## Task objective
Find the word "bits" in the listing; pull out each line holding it.

## Dataset records

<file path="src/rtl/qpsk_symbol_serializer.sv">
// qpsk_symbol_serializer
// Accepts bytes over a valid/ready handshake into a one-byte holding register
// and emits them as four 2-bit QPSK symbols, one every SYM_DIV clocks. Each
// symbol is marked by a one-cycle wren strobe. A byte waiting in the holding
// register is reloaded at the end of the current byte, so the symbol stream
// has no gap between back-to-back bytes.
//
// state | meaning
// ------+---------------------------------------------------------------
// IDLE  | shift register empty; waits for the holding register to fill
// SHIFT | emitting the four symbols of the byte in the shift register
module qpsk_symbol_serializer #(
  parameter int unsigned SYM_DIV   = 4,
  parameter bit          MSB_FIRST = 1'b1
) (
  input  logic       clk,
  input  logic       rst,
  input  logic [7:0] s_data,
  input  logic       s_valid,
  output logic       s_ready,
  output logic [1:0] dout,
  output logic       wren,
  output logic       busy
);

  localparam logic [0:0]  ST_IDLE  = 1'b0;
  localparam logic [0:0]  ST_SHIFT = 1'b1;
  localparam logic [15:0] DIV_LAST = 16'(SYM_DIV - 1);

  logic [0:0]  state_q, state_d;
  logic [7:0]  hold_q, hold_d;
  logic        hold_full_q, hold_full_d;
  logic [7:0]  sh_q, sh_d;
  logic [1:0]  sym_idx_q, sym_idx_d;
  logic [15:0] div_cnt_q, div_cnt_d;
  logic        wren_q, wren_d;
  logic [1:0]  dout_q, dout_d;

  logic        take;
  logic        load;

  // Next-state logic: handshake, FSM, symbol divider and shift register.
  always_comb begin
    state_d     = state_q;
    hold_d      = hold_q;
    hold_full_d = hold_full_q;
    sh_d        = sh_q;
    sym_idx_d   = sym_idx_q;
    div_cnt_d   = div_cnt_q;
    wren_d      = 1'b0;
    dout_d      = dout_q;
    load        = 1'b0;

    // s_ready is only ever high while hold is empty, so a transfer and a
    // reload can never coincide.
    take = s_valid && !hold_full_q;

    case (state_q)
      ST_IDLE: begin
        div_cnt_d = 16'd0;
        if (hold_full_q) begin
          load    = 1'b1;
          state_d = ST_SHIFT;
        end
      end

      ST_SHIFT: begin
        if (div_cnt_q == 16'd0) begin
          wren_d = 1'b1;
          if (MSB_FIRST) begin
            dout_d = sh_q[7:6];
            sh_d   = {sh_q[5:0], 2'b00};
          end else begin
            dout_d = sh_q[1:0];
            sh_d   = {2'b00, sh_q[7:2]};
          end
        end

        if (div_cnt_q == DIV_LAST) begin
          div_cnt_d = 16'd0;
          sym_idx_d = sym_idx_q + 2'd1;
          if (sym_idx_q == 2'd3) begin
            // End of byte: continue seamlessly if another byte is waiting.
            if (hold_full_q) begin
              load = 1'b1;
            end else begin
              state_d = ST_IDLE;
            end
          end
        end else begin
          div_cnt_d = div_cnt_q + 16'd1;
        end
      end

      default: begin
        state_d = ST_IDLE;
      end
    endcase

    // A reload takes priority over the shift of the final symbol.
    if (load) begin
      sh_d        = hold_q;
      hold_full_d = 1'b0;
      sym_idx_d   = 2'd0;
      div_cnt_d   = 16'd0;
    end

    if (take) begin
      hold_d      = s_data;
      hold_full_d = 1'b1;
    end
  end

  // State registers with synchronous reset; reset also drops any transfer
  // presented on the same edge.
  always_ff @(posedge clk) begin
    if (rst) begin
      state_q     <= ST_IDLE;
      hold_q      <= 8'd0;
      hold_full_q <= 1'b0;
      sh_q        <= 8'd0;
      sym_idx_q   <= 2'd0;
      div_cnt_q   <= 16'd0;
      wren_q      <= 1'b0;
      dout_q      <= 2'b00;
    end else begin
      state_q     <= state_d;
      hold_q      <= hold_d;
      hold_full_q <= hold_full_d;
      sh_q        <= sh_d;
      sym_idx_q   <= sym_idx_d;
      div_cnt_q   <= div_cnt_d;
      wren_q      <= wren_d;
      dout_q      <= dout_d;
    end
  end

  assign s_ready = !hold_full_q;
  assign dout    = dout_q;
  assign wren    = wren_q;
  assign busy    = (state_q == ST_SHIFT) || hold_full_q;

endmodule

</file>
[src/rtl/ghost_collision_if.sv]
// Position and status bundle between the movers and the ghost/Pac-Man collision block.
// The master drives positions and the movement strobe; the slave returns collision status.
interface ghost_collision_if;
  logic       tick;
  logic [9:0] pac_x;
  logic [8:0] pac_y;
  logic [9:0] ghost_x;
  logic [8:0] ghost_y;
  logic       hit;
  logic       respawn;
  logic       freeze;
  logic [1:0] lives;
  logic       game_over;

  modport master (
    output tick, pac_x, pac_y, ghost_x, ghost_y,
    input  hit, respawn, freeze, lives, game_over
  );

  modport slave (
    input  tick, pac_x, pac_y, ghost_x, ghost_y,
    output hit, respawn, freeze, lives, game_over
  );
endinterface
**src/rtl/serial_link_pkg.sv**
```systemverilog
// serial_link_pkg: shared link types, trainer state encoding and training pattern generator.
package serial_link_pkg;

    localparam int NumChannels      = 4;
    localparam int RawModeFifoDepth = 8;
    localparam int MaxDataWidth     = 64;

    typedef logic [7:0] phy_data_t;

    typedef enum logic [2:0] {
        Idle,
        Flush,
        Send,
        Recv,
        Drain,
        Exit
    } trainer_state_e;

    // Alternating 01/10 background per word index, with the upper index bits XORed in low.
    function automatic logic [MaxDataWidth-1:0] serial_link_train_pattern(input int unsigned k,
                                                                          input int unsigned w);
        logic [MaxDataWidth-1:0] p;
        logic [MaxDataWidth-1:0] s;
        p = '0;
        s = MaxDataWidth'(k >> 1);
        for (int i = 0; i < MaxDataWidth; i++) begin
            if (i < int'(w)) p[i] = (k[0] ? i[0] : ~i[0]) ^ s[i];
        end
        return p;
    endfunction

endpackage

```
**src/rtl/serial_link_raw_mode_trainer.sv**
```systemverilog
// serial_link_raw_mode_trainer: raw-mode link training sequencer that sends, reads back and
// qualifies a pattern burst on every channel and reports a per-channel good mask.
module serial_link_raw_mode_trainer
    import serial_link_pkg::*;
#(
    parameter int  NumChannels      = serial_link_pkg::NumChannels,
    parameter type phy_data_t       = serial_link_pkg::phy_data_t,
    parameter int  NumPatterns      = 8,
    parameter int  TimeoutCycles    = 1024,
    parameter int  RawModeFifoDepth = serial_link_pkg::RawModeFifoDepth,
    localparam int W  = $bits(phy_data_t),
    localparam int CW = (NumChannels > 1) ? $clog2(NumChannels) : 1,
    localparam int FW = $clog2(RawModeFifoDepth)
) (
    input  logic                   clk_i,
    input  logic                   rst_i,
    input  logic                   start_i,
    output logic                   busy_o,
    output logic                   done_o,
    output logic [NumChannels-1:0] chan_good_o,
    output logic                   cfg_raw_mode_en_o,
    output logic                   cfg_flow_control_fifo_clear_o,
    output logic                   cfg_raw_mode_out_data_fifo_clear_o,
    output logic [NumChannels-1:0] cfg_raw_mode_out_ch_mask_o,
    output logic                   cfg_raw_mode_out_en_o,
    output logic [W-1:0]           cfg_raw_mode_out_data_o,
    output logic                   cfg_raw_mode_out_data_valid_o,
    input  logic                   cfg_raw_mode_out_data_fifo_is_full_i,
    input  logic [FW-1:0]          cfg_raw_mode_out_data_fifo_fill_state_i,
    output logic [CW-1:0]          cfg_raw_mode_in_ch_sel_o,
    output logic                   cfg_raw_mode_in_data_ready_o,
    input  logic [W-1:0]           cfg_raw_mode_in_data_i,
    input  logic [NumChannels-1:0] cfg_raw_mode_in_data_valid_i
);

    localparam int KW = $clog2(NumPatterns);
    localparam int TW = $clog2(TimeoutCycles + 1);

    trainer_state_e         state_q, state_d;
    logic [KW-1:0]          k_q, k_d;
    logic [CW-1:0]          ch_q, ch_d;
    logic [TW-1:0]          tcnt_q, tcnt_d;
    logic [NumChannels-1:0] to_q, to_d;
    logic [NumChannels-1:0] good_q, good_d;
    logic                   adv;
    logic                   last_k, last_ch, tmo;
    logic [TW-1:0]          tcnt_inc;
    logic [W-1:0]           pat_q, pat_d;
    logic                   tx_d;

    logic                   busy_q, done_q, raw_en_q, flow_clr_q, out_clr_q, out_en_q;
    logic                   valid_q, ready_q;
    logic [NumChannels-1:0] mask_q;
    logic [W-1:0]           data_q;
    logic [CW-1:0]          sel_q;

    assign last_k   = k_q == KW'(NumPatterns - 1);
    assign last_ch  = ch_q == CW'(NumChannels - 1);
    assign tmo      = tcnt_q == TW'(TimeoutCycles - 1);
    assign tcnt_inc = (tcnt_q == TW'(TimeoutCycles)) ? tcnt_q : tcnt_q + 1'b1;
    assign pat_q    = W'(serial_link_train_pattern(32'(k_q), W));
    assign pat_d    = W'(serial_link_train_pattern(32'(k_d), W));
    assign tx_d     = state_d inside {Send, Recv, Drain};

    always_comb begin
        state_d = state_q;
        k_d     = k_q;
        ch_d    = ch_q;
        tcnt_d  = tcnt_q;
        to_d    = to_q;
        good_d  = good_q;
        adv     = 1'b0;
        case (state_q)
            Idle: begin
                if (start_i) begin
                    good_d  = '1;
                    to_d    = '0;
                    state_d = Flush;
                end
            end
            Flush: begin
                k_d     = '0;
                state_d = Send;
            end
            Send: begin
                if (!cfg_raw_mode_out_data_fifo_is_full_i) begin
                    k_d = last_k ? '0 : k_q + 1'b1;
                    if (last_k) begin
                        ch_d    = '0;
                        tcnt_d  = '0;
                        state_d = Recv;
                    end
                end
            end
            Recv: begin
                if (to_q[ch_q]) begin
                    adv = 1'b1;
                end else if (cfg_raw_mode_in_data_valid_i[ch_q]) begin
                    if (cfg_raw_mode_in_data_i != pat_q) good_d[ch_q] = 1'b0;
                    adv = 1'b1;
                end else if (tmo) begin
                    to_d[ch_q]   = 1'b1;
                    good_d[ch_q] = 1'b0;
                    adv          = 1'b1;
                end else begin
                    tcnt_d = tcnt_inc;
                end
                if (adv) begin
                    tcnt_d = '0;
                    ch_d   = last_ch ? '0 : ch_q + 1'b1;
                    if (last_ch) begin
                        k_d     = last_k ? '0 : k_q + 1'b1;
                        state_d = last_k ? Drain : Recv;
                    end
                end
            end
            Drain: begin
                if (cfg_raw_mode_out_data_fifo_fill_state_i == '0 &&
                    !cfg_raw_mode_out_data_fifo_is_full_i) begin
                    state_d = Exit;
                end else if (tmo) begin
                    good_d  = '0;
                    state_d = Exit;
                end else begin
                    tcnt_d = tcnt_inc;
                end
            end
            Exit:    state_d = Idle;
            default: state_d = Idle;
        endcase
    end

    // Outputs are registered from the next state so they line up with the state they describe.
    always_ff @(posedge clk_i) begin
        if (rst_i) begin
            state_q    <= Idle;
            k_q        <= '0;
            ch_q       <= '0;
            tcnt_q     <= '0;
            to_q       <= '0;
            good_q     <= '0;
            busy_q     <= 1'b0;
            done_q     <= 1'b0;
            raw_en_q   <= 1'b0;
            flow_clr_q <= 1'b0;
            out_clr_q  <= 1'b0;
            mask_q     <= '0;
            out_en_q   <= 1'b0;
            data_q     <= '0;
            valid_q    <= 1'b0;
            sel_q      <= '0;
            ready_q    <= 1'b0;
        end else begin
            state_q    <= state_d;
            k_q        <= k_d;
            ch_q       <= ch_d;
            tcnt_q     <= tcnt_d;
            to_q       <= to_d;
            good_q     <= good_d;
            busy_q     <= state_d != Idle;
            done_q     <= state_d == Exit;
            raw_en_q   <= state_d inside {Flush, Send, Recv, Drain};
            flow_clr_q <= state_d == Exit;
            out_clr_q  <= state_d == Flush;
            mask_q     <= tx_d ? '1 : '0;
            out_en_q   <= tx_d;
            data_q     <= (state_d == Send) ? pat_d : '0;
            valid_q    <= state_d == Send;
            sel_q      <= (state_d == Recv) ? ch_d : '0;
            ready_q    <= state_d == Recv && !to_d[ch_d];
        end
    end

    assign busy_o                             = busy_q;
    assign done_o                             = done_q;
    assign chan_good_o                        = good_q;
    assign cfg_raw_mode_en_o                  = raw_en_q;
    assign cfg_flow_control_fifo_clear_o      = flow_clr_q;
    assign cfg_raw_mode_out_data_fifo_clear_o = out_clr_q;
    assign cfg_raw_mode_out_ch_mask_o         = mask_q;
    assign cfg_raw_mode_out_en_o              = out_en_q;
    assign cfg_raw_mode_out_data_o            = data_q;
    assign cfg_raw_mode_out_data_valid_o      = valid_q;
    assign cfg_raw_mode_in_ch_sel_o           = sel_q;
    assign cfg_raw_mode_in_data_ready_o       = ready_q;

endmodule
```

## Answer to this exercise
    // Alternating 01/10 background per word index, with the upper index bits XORed in low.
    localparam int W  = $bits(phy_data_t),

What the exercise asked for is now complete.